■ **AIM OF THE EXERCISE**: Could you filter the data below down to the lines that hold the word "unsigned"?

[[ EXERCISE DATA open ]]

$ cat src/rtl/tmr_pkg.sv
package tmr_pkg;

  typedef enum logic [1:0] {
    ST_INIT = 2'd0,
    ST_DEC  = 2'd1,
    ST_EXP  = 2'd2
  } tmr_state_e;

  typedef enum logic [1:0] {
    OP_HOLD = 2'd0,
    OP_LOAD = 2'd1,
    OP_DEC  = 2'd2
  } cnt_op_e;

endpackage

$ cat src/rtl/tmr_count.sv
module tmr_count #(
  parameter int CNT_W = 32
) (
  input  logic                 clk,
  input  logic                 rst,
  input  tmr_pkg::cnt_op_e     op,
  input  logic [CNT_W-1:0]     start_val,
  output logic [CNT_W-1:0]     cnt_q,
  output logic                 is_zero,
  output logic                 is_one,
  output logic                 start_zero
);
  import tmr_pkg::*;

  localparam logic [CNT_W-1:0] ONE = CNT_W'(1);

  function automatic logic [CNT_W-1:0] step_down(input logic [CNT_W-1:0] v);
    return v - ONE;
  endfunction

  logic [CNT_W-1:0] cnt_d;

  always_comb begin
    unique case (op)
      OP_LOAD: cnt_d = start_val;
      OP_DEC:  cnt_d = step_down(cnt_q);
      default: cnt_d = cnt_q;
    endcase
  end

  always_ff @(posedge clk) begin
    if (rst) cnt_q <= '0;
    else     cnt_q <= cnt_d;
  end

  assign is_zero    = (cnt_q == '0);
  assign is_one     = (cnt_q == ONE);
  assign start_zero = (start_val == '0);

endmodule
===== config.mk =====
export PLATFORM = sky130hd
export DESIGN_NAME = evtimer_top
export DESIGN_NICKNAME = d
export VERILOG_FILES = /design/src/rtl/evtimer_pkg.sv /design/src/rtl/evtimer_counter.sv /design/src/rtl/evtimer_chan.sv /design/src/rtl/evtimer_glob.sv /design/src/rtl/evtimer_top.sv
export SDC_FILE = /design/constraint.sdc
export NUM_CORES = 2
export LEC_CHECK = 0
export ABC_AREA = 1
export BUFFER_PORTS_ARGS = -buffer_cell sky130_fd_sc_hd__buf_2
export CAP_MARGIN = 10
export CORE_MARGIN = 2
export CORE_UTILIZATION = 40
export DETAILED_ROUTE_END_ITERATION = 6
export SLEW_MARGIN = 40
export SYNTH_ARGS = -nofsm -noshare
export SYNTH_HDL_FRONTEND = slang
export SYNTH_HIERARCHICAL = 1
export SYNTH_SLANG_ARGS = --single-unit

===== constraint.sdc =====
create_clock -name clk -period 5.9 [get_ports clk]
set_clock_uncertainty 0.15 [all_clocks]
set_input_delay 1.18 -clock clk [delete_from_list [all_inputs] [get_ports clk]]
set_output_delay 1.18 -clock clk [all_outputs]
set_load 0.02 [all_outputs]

[[ EXERCISE DATA closed ]]
[[ EXERCISE DATA open ]]

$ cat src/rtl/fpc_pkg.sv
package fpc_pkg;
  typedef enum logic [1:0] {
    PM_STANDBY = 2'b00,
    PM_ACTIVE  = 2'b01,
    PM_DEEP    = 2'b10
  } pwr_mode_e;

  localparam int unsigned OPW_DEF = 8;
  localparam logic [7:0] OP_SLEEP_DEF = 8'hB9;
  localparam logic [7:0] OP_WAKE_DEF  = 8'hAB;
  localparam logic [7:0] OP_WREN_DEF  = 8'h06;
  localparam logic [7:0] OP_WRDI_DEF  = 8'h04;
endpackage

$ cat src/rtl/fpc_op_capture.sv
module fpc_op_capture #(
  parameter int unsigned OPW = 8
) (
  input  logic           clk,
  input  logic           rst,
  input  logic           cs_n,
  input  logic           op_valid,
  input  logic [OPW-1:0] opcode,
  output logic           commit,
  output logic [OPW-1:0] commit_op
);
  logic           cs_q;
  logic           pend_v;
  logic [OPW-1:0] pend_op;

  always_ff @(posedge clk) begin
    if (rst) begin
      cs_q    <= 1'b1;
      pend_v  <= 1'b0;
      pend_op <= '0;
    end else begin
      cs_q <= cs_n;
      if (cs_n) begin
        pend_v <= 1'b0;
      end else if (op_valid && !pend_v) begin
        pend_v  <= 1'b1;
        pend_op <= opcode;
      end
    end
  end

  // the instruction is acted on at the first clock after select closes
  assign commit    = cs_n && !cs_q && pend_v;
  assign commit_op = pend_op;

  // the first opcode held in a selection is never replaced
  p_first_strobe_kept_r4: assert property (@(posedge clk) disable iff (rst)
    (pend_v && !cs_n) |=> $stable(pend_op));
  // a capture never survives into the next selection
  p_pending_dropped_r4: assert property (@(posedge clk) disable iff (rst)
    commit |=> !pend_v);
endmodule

[[ EXERCISE DATA closed ]]
[[ EXERCISE DATA open ]]

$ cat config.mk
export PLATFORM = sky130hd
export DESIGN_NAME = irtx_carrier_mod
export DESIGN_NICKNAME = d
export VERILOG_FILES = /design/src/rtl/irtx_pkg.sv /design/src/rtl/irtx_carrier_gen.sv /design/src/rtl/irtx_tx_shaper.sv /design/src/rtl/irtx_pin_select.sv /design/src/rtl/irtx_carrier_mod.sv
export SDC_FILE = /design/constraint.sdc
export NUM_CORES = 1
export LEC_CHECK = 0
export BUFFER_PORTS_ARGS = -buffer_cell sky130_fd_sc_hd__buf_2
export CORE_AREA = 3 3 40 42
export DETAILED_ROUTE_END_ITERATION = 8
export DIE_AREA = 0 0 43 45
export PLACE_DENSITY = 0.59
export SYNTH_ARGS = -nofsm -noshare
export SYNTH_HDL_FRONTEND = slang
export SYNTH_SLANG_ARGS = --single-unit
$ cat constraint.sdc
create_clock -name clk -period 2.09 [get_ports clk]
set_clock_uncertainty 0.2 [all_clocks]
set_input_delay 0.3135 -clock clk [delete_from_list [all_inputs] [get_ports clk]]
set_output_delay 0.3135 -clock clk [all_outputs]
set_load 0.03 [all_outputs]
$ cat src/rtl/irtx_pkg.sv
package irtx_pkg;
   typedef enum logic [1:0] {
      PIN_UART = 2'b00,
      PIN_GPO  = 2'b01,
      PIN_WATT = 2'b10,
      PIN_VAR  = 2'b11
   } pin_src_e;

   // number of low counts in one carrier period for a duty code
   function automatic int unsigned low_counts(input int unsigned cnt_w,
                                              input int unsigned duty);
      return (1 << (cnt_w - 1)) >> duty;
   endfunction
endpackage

[[ EXERCISE DATA closed ]]

■ **TASK SOLUTION**:
  localparam int unsigned OPW_DEF = 8;
  parameter int unsigned OPW = 8
   function automatic int unsigned low_counts(input int unsigned cnt_w,
                                              input int unsigned duty);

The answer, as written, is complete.